Apache Hadoop is an open-source platform, which can be used to store and distribute huge data sets on clusters of computers. The clusters are built from commodity hardware, and Hadoop services offer data storage, data access, data processing, security, data governance, and business operations.
History of Hadoop
The ancestry of Hadoop is in Google File System, which was first published back in October of 2003. This had further spawned another release from Google, which is MapReduce. This was a much-simplified approach to data processing in bigger clusters. The development was first started in the project of Apache Nutch but was then shifted to a new Hadoop subproject back in January of 2006.
The primary version Hadoop 0.1.0 came out in April 2006, which continued to evolve over time with many contributors making it richer and richer. The name ‘Hadoop’ came from the name of the toy elephant of one of the founders.

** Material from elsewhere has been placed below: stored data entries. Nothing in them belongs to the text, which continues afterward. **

[src/hdl/smclpf_pkg.sv]
`timescale 1ns / 1ps

package smclpf_pkg;

    // Register file geometry
    localparam int unsigned APB_ADDR_W = 5;
    localparam int unsigned APB_DATA_W = 32;

    // Register reset values
    localparam logic [31:0] GAIN_K_RESET      = 32'd65536;
    localparam logic [31:0] LAMBDA_RESET      = 32'd65536;
    localparam logic [31:0] INV_PHI_RESET     = 32'd65536;
    localparam logic [31:0] INV_DT_RESET      = 32'd6553600;
    localparam logic [16:0] LPF_ALPHA_RESET   = 17'd13107;

    // Unity in Q16.16 / Q1.16
    localparam logic [16:0] ONE_Q16 = 17'd65536;

    // Depth of the queue between intake and datapath
    localparam int unsigned QUEUE_DEPTH = 2;

    typedef enum logic [2:0] {
        REG_GAIN_K    = 3'd0,
        REG_LAMBDA    = 3'd1,
        REG_INV_PHI   = 3'd2,
        REG_INV_DT    = 3'd3,
        REG_LPF_ALPHA = 3'd4
    } reg_idx_t;

    typedef struct packed {
        logic signed [31:0] target_distance;
        logic signed [31:0] measured_distance;
    } in_item_t;

    typedef struct packed {
        logic signed [31:0] drive_value;
        logic signed [31:0] filtered_rate;
        logic signed [31:0] surface_value;
        logic signed [31:0] tracking_error;
    } out_item_t;

    typedef struct packed {
        logic [31:0] gain_k;
        logic [31:0] lambda_gain;
        logic [31:0] inv_phi;
        logic [31:0] inv_dt;
        logic [16:0] lpf_alpha;
    } cfg_t;

    typedef enum logic [4:0] {
        ST_IDLE,
        ST_MUL_DIST,
        ST_POST_DIST,
        ST_ERR,
        ST_MUL_RATE,
        ST_POST_RATE,
        ST_MUL_RLPF,
        ST_POST_RLPF,
        ST_MUL_LAM,
        ST_POST_LAM,
        ST_SURF,
        ST_MUL_PHI,
        ST_POST_PHI,
        ST_TANH_IDX,
        ST_TANH_LUT,
        ST_MUL_DRIVE,
        ST_POST_DRIVE
    } back_state_t;

endpackage

[src/hdl/smclpf_regs.sv]
`timescale 1ns / 1ps

module smclpf_regs (
    input  logic                               clk,
    input  logic                               rst_n,
    input  logic                               psel,
    input  logic                               penable,
    input  logic                               pwrite,
    input  logic [smclpf_pkg::APB_ADDR_W-1:0]  paddr,
    input  logic [smclpf_pkg::APB_DATA_W-1:0]  pwdata,
    output logic [smclpf_pkg::APB_DATA_W-1:0]  prdata,
    output logic                               pready,
    output smclpf_pkg::cfg_t                   cfg
);
    import smclpf_pkg::*;

    cfg_t     cfg_reg;
    cfg_t     cfg_next;
    reg_idx_t reg_idx;
    logic     wr_en;

    assign reg_idx = reg_idx_t'(paddr[4:2]);
    assign wr_en   = psel && penable && pwrite;
    assign pready  = 1'b1;
    assign cfg     = cfg_reg;

    // Decode a write; unknown indexes leave everything as is
    always_comb
    begin
        cfg_next = cfg_reg;
        if (wr_en)
        begin
            unique case (reg_idx)
                REG_GAIN_K:    cfg_next.gain_k      = pwdata;
                REG_LAMBDA:    cfg_next.lambda_gain = pwdata;
                REG_INV_PHI:   cfg_next.inv_phi     = pwdata;
                REG_INV_DT:    cfg_next.inv_dt      = pwdata;
                REG_LPF_ALPHA: cfg_next.lpf_alpha   = pwdata[16:0];
                default:       cfg_next             = cfg_reg;
            endcase
        end
    end

    // Read back
    always_comb
    begin
        unique case (reg_idx)
            REG_GAIN_K:    prdata = cfg_reg.gain_k;
            REG_LAMBDA:    prdata = cfg_reg.lambda_gain;
            REG_INV_PHI:   prdata = cfg_reg.inv_phi;
            REG_INV_DT:    prdata = cfg_reg.inv_dt;
            REG_LPF_ALPHA: prdata = {15'd0, cfg_reg.lpf_alpha};
            default:       prdata = '0;
        endcase
    end

    always_ff @(posedge clk or negedge rst_n)
    begin
        if (!rst_n)
        begin
            cfg_reg.gain_k      <= GAIN_K_RESET;
            cfg_reg.lambda_gain <= LAMBDA_RESET;
            cfg_reg.inv_phi     <= INV_PHI_RESET;
            cfg_reg.inv_dt      <= INV_DT_RESET;
            cfg_reg.lpf_alpha   <= LPF_ALPHA_RESET;
        end
        else
        begin
            cfg_reg <= cfg_next;
        end
    end

endmodule

[config.mk]
export PLATFORM = sky130hd
export DESIGN_NAME = smclpf_regs
export DESIGN_NICKNAME = d
export VERILOG_FILES = /design/src/hdl/smclpf_pkg.sv /design/src/hdl/smclpf_regs.sv
export SDC_FILE = /design/constraint.sdc
export NUM_CORES = 1
export LEC_CHECK = 0
export BUFFER_PORTS_ARGS = -buffer_cell sky130_fd_sc_hd__clkbuf_2
export CORE_MARGIN = 10
export CORE_UTILIZATION = 50
export DETAILED_ROUTE_END_ITERATION = 16
export GPL_TIMING_DRIVEN = 0
export HOLD_SLACK_MARGIN = 0.15
export PLACE_DENSITY = 0.79
export SLEW_MARGIN = 20
export SYNTH_ARGS = -nofsm -noshare
export SYNTH_HDL_FRONTEND = slang
export SYNTH_SLANG_ARGS = --single-unit
[constraint.sdc]
create_clock -name clk -period 2.7 [get_ports clk]
set_clock_uncertainty 0.2 [all_clocks]
set_input_delay 0.54 -clock clk [delete_from_list [all_inputs] [get_ports clk]]
set_output_delay 0.54 -clock clk [all_outputs]
set_load 0.01 [all_outputs]
**Yosys cells after proc, flatten, opt, wreduce, memory -nomap -nowiden**

Cells that the tools add are included.

- Eq/ne operators: 4
- Muxes and demuxes: 1
- Reductions and logical operators: 8

Operator list:

| kind | number |
|---|---|
| 32-bit one-hot mux with 5 select lines | 1 |
| 2-bit AND reduction | 5 |
| 3-bit by 2-bit equality test with 1-bit output (second input constant) | 2 |
| 3-bit by 1-bit equality test with 1-bit output (second input constant) | 1 |
| 3-bit equality test (second input constant) | 1 |
| 3-bit logical NOT | 1 |
| 1-bit logical AND | 2 |

- Output and inout bits: 178
- Input bits: 42
- Register bits: 145

**Longest topological paths before layout**

Gate-level depths: netlist (run 1).

- Depth after elaboration: 3
- Mapped depth: 6
- Depth with buffers taken out: 3

**Worst setup path before layout (run 1)**

OpenSTA, ideal clock, no wires.

- Path kind: input to output
- Start point: input paddr[3] (netlist name)
- End point: output prdata[0] (netlist name)
- Slack: 0.376 ns
- Data required time: 1.960 ns
- Path buffers: 2
- Arrival: 1.584 ns
- Stages on the path: 4
- Cell sequence: buf_4 -> nor3_1 -> buf_4 -> a221o_1

- Word-level cells in the longest chain between the ends: 2
- Elaborated cells between the ends (all ways): 6

Ends and longest elaborated chain:

| element | RTL line | RTL |
|---|---|---|
| from (decl) | smclpf_regs.sv:9 | `input logic [smclpf_pkg::APB_ADDR_W-1:0] paddr,` |
| 3-bit equality test (tied with other cells) | smclpf_regs.sv:47 | `unique case (reg_idx)` |
| 32-bit one-hot mux with 5 select lines (*) | smclpf_regs.sv:47 |  |
| to (decl) | smclpf_regs.sv:11 | `output logic [smclpf_pkg::APB_DATA_W-1:0] prdata,` |

Every way passes the cells marked *; elsewhere a longest branch is shown, timed or not.

**Final worst setup path (run 1)**

- Start point: input paddr[2] (netlist name)
- End point: output prdata[24] (netlist name)

Same word-level chain as after synthesis.

==> metrics.md, run 1 <==
| Metric | Value |
|---|---|
| Setup crit start | `paddr[2]` |
| First-pass iteration count of the detailed router | `5` |
| Fillers | `977` |
| Hold path start | `pwdata[29]` |
| Final min period | `2630 ps` |
| DP Wirelength | `14100 µm` |
| WP data arrival | `1890 ps` |
| Synth Area in XOR/XNOR | `0` |
| Vias in the first global route | `5223` |
| Fin crit share | `0.973` |
| Post-synth EDFFs | `0` |
| 1st-iter DRT viols | `197` |
| Crit. End Element | `primary output` |
| CP Class | `in -> out` |
| CTS tree | `done` |
| Post-synthesis sequential area ratio | `0.559` |
| Residual DRC | `0` |
| Port Buffer Count | `216` |
| Max-cap violations | `0` |
| Startpoint types | `input port` |
| Synth Area in Adders | `0` |
| LEAKAGE | `4.31 nW` |
| Inserted Clock Buffers | `17` |
| Pwr per Cell Area | `827 nW/µm²` |
| Cell variety after synth | `26` |
| First-pass GRT wire length | `30300 µm` |
| Fin nets | `699` |
| Initial antenna violation count | `0` |
| TNS Setup | `0 ps` |
| Largest family of logic cells by synthesized area | `multiplexers` |
| VDD IR max | `0.000656 V` |
| Post-synthesis mux area share | `0.330` |
| Maximum clock rate | `0.381 GHz` |
| Area of the mapped netlist | `6520 µm²` |
| Root buffer cell | `clkbuf_16` |
| Warnings, synthesis | `0` |
| Crit path max fanout | `10` |
| DRT antenna net count | `0` |
| Core area | `12700 µm²` |
| Synthesized instance count | `414` |
| Routed wire per std cell | `23.1 µm` |
| Total congestion overflow | `0` |
| Largest register FFs | `145` |
| Gpl congestion | `0.841` |
| Max Root-Sink Buffers | `2` |
| Core Util, Final | `0.678` |
| Relative slew slack | `0.579` |
| Run status | `finished, final reports clean` |
| RSZ-0062 raised after global routing | `no` |
| Slew Limit Fails | `0` |
| Syn_area_per_cell | `15.8 µm²` |
| Most frequent cells in the layout | `clkbuf_2, mux2_2, dfrtp_1` |
| Commonest non-fill, non-tap cell in the layout | `clkbuf_2` |
| Share of layout cells above drive strength 1 | `0.687` |
| Worst slew pin tran | `632 ps` |
| Num ports | `220` |
| Pin count of the biggest net entering global routing | `79` |
| Num Clock Sinks | `145` |
| Mapped Nets | `456` |
| Syn-to-layout area delta | `32.3%` |
| Main synth FF type | `dfrtp_1` |
| Starting Density | `0.513` |
| Vias per inst | `5.50` |
| GRT Resource Usage Total | `0.217` |
| Worst-Skew Late Latency | `420 ps` |
| Total routed wirelength | `19400 µm` |
| Simple-gate area share of the yosys netlist | `0.0301` |
| # setup viols final | `0` |
| Synthesis-stage register bit count | `145` |
| Worst hold margin | `197 ps` |
| WP data required | `1960 ps` |
| Hold/Removal Path Class | `in -> reg` |
| Row cnt | `41` |
| Max H-tree Level | `4` |
| Final Hold Viols | `0` |
| Clock slew at reported path FFs | `60 ps` |
| Die Width | `134 µm` |
| Synth Area in Compound Gates | `0.0485` |
| Diodes inserted | `0` |
| FF-to-FF Start | `cfg[138]$_DFFE_PN0P_` |
| Vias after detailed routing | `4635` |
| Async S/R FF share, synth | `1.00` |
| Chip height | `134 µm` |
| Die area | `18000 µm²` |
[report_power, final]
group | switching, mW | internal [mW] | leakage [nW]
combinational | 0.798 | 0.841 | 2.18
sequential | 0.355 | 2.63 | 1.82
clock | 0.872 | 1.64 | 0.312
total | 2.03 | 5.11 | 4.31
[through the flow]
step           worst slack [ps]  area, µm²  power [mW]  instances
2_1_floorplan               376       6520        3.80        414
3_3_place_gp              -1370       7820        4.58        802
3_5_place_dp               -559       7850        4.66        803
4_1_cts                    1.44       8550        7.19        836
5_1_grt                    13.9       8630        7.49        842
6_report                   72.5       8630        7.14        842
[path summary, 6_finish.rpt]
path	to	slack, ps	cells past startpoint
setup / recovery	prdata[24]	70	6
hold / removal	cfg[142]$_DFFE_PN0P_	200	2
setup reg to reg	cfg[138]$_DFFE_PN0P_	1670	1
hold reg to reg	cfg[66]$_DFFE_PN0P_	330	1
max in group asynchronous	cfg[4]$_DFFE_PN1P_	1000	3
min in group asynchronous	cfg[69]$_DFFE_PN0P_	510	2
[cell usage after synthesis (2+ instances only)]
master     count  share of area
buf_4         14          0.016
nor2_1         3         0.0017
nand2b_1       2         0.0019
mux2_2       144           0.25
a221o_1       16          0.025
mux4_2        15          0.052
dfrtp_1      131           0.50
nor2b_1       15          0.014
clkbuf_1       3         0.0017
buf_6          5         0.0086
o2bb2ai_1     16          0.021
dfstp_2       14          0.056
mux2i_1       18          0.028
buf_2          6         0.0046
[critical path, cell delays in order]
cell and delay [ps]:
clkbuf_2 180, buf_12 180, buf_8 180, mux4_2 510, nor2b_1 140, clkbuf_2 150
[per-layer routing]
metal	track usage	share of wire
met5	0	0
met4	0.0726	0.016
met3	0.0997	0.11
met2	0.357	0.49
met1	0.244	0.39
[kinds of logic (layout without fill, tap and decap cells)]
| group | after synthesis | count (layout) |
|---|---|---|
| and+or+nand+nor | 27 | 27 |
| muxes | 178 | 178 |
| buffers and inverters | 29 | 285 |
| other | 1 | 1 |
| AOI/OAI and AO/OA | 34 | 34 |
| DFF | 145 | 145 |
[repair_timing]
action | 4_1_cts | 5_1_grt
setup endpoints to repair | 26 | 21
hold buffers | 1 | 0
pin swaps | 0 | 3
endpoints found under the hold margin | 73 | 0
resized for setup | 15 | 9
cloned | 0 | 0
setup buffers | 0 | 6
[final cells by class]
type | instances | area, µm² | share of cell area
Sequential cell | 145 | 3650 | 0.423
Multi-Input combinational cell | 240 | 2690 | 0.311
Timing Repair Buffer | 224 | 1170 | 0.136
Clock buffer | 22 | 484 | 0.0561
Buffer | 29 | 270 | 0.0313
Tap cell | 172 | 215 | 0.0249
Clock inverter | 10 | 155 | 0.0180
Note: power is estimated with default switching activity, not from simulation.
==> run 2: changes to the inputs <==
--- a/config.mk
+++ b/config.mk
@@ -12,6 +12,7 @@
 export GPL_TIMING_DRIVEN = 0
 export HOLD_SLACK_MARGIN = 0.15
 export PLACE_DENSITY = 0.79
+export SETUP_SLACK_MARGIN = 0.4
 export SLEW_MARGIN = 20
 export SYNTH_ARGS = -nofsm -noshare
 export SYNTH_HDL_FRONTEND = slang
==> run 2 against run 1 <==
  * Combinational power increased by 9%
  * Via count is 2.0% higher
  * First-iteration DRC count up 32%
  * Critical path depth increased by 1
  * Cell count increased by 1.9%
  * Sequential share of layout area decreased by 2.3 points
  * Highest routed layer unchanged
  * Global-route usage up 0.95 points
  * Critical endpoint is now prdata[10]
  * Sequential power about the same
  * Power up 2.5%
==> metrics.md, run 2 (synthesis results as in run 1) <==
| Metric | Value |
|---|---|
| Die Width | `134 µm` |
| LEAKAGE | `4.52 nW` |
| CP Cell Sequence | `clkbuf_16 > buf_12 > clkbuf_16 > nor3_4 > buf_6 > a221o_1 > clkbuf_2` |
| WP data arrival | `1720 ps` |
| Gpl congestion | `0.805` |
| Core area | `12700 µm²` |
| Pwr per Cell Area | `801 nW/µm²` |
| # setup viols final | `0` |
| Syn-to-layout area delta | `40.0%` |
| Maximum clock rate | `0.406 GHz` |
| Levels on crit path | `7` |
| Run status | `finished, final reports clean` |
| Num ports | `220` |
| Commonest non-fill, non-tap cell in the layout | `clkbuf_2` |
| Worst hold margin | `192 ps` |
| Met3 wire len | `1960 µm` |
| Chip height | `134 µm` |
| Most frequent cells in the layout | `clkbuf_2, mux2_2, dfrtp_1` |
| Row cnt | `41` |
| Crit-path max cell delay | `200 ps` |
| Share of layout cells above drive strength 1 | `0.720` |
| DP Wirelength | `14400 µm` |
| Placed standard-cell area | `7860 µm²` |
| Critical path's top delay family | `buffers and inverters` |
| Vias after detailed routing | `4727` |
| Largest register FFs | `145` |
| Die area | `18000 µm²` |
| GRT Resource Usage Total | `0.226` |
| Max Root-Sink Buffers | `2` |
| CP bufs+invs | `5` |
| Pin count of the biggest net entering global routing | `81` |
| Final Hold Viols | `0` |
| WP data required | `1960 ps` |
| CP Class | `in -> out` |
| FF-to-FF Start | `cfg[12]$_DFFE_PN1P_` |
| Relative slew slack | `0.557` |
| DRT antenna net count | `0` |
| Port Buffer Count | `216` |
| Vias in the first global route | `5272` |
| Worst slew pin tran | `664 ps` |
| WHS Endpoint | `cfg[138]$_DFFE_PN0P_` |
| Clock slew at reported path FFs | `60 ps` |
| Hold/Removal Path Class | `in -> reg` |
| Inserted Clock Buffers | `17` |
| Total congestion overflow | `0` |
| Flop-to-flop setup slack | `1640 ps` |
| Hold path start | `pwdata[25]` |
| Max H-tree Level | `4` |
| Diodes inserted | `0` |
| Total routed wirelength | `20600 µm` |
| Reg-to-reg critical path endpoint | `cfg[12]$_DFFE_PN1P_` |
| First-pass GRT wire length | `31400 µm` |
| Startpoint types | `input port` |
| Final Cell Area | `9130 µm²` |
| Root buffer cell | `clkbuf_16` |
| Placed cells | `803` |
| Post-Place Setup Slack | `-369 ps` |
| Starting Density | `0.513` |
| Fin nets | `715` |
| Worst-Skew Late Latency | `420 ps` |
| Final worst slack | `237 ps` |
| 1st-iter DRT viols | `260` |
| Final min period | `2460 ps` |
| First-pass iteration count of the detailed router | `4` |
| Worst Reg-to-Reg Cells | `2` |
| Total power | `7.32 mW` |
| RSZ-0062 raised after global routing | `yes` |
| Vias per inst | `5.51` |
| Fillers | `925` |
| Slew Limit Fails | `0` |
| Crit path max fanout | `10` |
| Met2 wire len | `10500 µm` |
| Routed wire per std cell | `24.0 µm` |
| Max-cap violations | `0` |
| M1 wire length | `7800 µm` |
| Crit. End Element | `primary output` |
| Worst path slowest cell | `nor3_4` |
| Num Clock Sinks | `145` |
| VDD IR max | `0.000474 V` |
| Fin crit share | `0.912` |
| Residual DRC | `0` |
| Finished Layout Cells | `858` |
| Worst hold path cell count | `2` |
| Uppermost layer routed | `met4` |
| CTS tree | `done` |
| Initial antenna violation count | `0` |
| Most frequent CP cell | `clkbuf_16` |
run 2: layer usage:
layer  vias up  GRT usage
met2       193      0.385
met3        28     0.0948
li1       2074          -
met5         -          0
met1      2432      0.253
met4         0     0.0659
run 2: how the worst max path moves through the flow:
| stage | from | endpoint | slack (ps) |
|---|---|---|---|
| 6_report | paddr[2] | prdata[10] | 240 |
| 5_1_grt | paddr[2] | prdata[10] | 210 |
| 4_1_cts | paddr[2] | prdata[31] | 250 |
| 3_5_place_dp | paddr[3] | prdata[0] | -370 |
| 3_3_place_gp | rst_n | cfg[117]$_DFFE_PN0P_ | -1370 |
| 2_1_floorplan | paddr[2] | prdata[17] | 420 |
run 2: metrics by stage:
step,utilization,TNS [ps]
floorplan,-,0
global placement,0.615,-188120
detailed placement,0.618,-4650
CTS,0.700,0
global route,0.718,0
finish,0.718,0
run 2: what timing repair did:
| action | in CTS | in global routing |
|---|---|---|
| endpoints found under the hold margin | 69 | 0 |
| endpoints found under the setup margin | 32 | 32 |
| hold buffers | 1 | 0 |
| cloned | 3 | 2 |
| setup buffers | 12 | 5 |
| resized for setup | 48 | 40 |
| pin swaps | 7 | 1 |
run 2: report_power, final:
group / total (mW) / internal (mW) / switching (mW)
combinational: 1.78 / 0.935 / 0.843
sequential: 2.99 / 2.63 / 0.356
clock: 2.55 / 1.67 / 0.884
run 2: cell type report:
cell class	instances	area [µm²]	area share
clock buffer	23	498	0.0545
sequential	145	3650	0.399
tap	172	215	0.0236
buffer	29	339	0.0371
clock inverter	9	151	0.0166
multi-input combinational	240	2800	0.307
timing repair buffer	240	1480	0.162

In 2011, the Hadoop team key player Rob Bearden joined hands with Yahoo! And established Hortonworks which also included other members of the Hadoop team as Alan Gates, Devaraj Das, Arun Murthy, Mahadev Konar, Sanjay Radia, Owen O’Malley, and Suresh Srinivas, etc. This paved the way to the current phase of Hadoop’s journey.

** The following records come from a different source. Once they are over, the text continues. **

==> config.mk <==
export PLATFORM = sky130hd
export DESIGN_NAME = smclpf_queue
export DESIGN_NICKNAME = d
export VERILOG_FILES = /design/src/hdl/smclpf_pkg.sv /design/src/hdl/smclpf_queue.sv
export SDC_FILE = /design/constraint.sdc
export NUM_CORES = 1
export LEC_CHECK = 0
export BUFFER_PORTS_ARGS = -buffer_cell sky130_fd_sc_hd__buf_4
export CORE_MARGIN = 2
export CORE_UTILIZATION = 38
export CTS_CLUSTER_DIAMETER = 50
export CTS_CLUSTER_SIZE = 24
export DETAILED_ROUTE_END_ITERATION = 10
export GPL_TIMING_DRIVEN = 0
export PLACE_DENSITY = 0.62
export SLEW_MARGIN = 20
export SYNTH_ARGS = -nofsm -noshare
export SYNTH_HDL_FRONTEND = slang
export SYNTH_SLANG_ARGS = --single-unit
==> constraint.sdc <==
create_clock -name clk -period 3.7 [get_ports clk]
set_input_delay 0.74 -clock clk [delete_from_list [all_inputs] [get_ports clk]]
set_output_delay 0.74 -clock clk [all_outputs]
set_load 0.01 [all_outputs]
--- src/hdl/nibble_bus_frame_receiver_top_assert.svh ---
// Assertion macros for the nibble bus frame receiver.
// No dependencies; included by the modules that check their own logic.
`ifndef NIBBLE_BUS_FRAME_RECEIVER_TOP_ASSERT_SVH
`define NIBBLE_BUS_FRAME_RECEIVER_TOP_ASSERT_SVH

`ifndef SYNTH
`define NBFR_ASSERT_NOW(label, clk, rst_n, ante, cons) \
    label: assert property (@(posedge clk) disable iff (!rst_n) (ante) |-> (cons)) \
        else $error("nbfr assertion failed");
`define NBFR_ASSERT_NEXT(label, clk, rst_n, ante, cons) \
    label: assert property (@(posedge clk) disable iff (!rst_n) (ante) |=> (cons)) \
        else $error("nbfr assertion failed");
`else
`define NBFR_ASSERT_NOW(label, clk, rst_n, ante, cons)
`define NBFR_ASSERT_NEXT(label, clk, rst_n, ante, cons)
`endif

`endif

--- src/hdl/nbfr_pkg.sv ---
// Shared types, codes and functions of the nibble bus frame receiver.
// No dependencies.
package nbfr_pkg;

    localparam int FRAME_LIMIT_DEF = 1024;
    localparam int QUEUE_DEPTH_DEF = 4;

    localparam logic [3:0]  EOT_NIBBLE       = 4'hF;
    localparam int          MIN_FRAME_BYTES  = 4;
    localparam logic [15:0] CRC_POLY         = 16'hA001;

    localparam logic [15:0] GLITCH_RST  = 16'd500;
    localparam logic [15:0] EOT_RST     = 16'd2500;
    localparam logic [10:0] MAXFRAME_RST = 11'd1024;
    localparam logic [2:0]  OWN_PIN_RST = 3'd4;

    typedef enum logic [1:0] {
        FUNC_START   = 2'd0,
        FUNC_EDGE    = 2'd1,
        FUNC_TIMEOUT = 2'd2
    } t_func;

    typedef enum logic [1:0] {
        CFG_GLITCH   = 2'd0,
        CFG_EOT      = 2'd1,
        CFG_MAXFRAME = 2'd2,
        CFG_OWN_PIN  = 2'd3
    } t_cfg_index;

    typedef enum logic [2:0] {
        ST_OK       = 3'd0,
        ST_BAD_EOT  = 3'd1,
        ST_OVERFLOW = 3'd2,
        ST_SHORT    = 3'd3,
        ST_LEN      = 3'd4,
        ST_CRC      = 3'd5,
        ST_TIMEOUT  = 3'd6
    } t_status;

    typedef enum logic [1:0] {
        CMD_START   = 2'd0,
        CMD_DATA    = 2'd1,
        CMD_EOT     = 2'd2,
        CMD_TIMEOUT = 2'd3
    } t_cmd_kind;

    typedef enum logic {
        KIND_BYTE   = 1'b0,
        KIND_STATUS = 1'b1
    } t_out_kind;

    typedef struct packed {
        t_cmd_kind  kind;
        logic [3:0] nibble;
    } t_cmd;

    localparam int CMD_W = $bits(t_cmd);

    function automatic logic [15:0] crc_arc_byte(input logic [15:0] crc_in,
                                                 input logic [7:0]  data);
        logic [15:0] crc;
        crc = crc_in ^ {8'd0, data};
        for (int k = 0; k < 8; k++) begin
            if (crc[0]) begin
                crc = (crc >> 1) ^ CRC_POLY;
            end else begin
                crc = crc >> 1;
            end
        end
        return crc;
    endfunction

endpackage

Some of the major reasons why organizations use Hadoop are its ability to store and manage a vast amount of data in both structured and unstructured format and also its analytical features. Hadoop can not only handle piles of data reliably, flexible, and quickly, but can do the same at a lower cost also. Some other major advantages of Hadoop are as follows:
- Performance and scalability – The distributed data management process of spreading tasks across the node in the cluster helps a Hadoop system to store and handle data in huge amount, i.e., in petabytes.
- Reliability – It is true that computing clusters could be more prone to face the failure of individual nodes. However, Hadoop is a resilient application as when any individual cluster fails; data gets replicated and automatically re-directed to other remaining nodes in the cluster.
- Flexibility – Compared to the relational database models, there is no need to create any structured schema to store data. It is possible to store data of any format including structured, semi-structured, or unstructured format and then parse the schema to the data while reading it.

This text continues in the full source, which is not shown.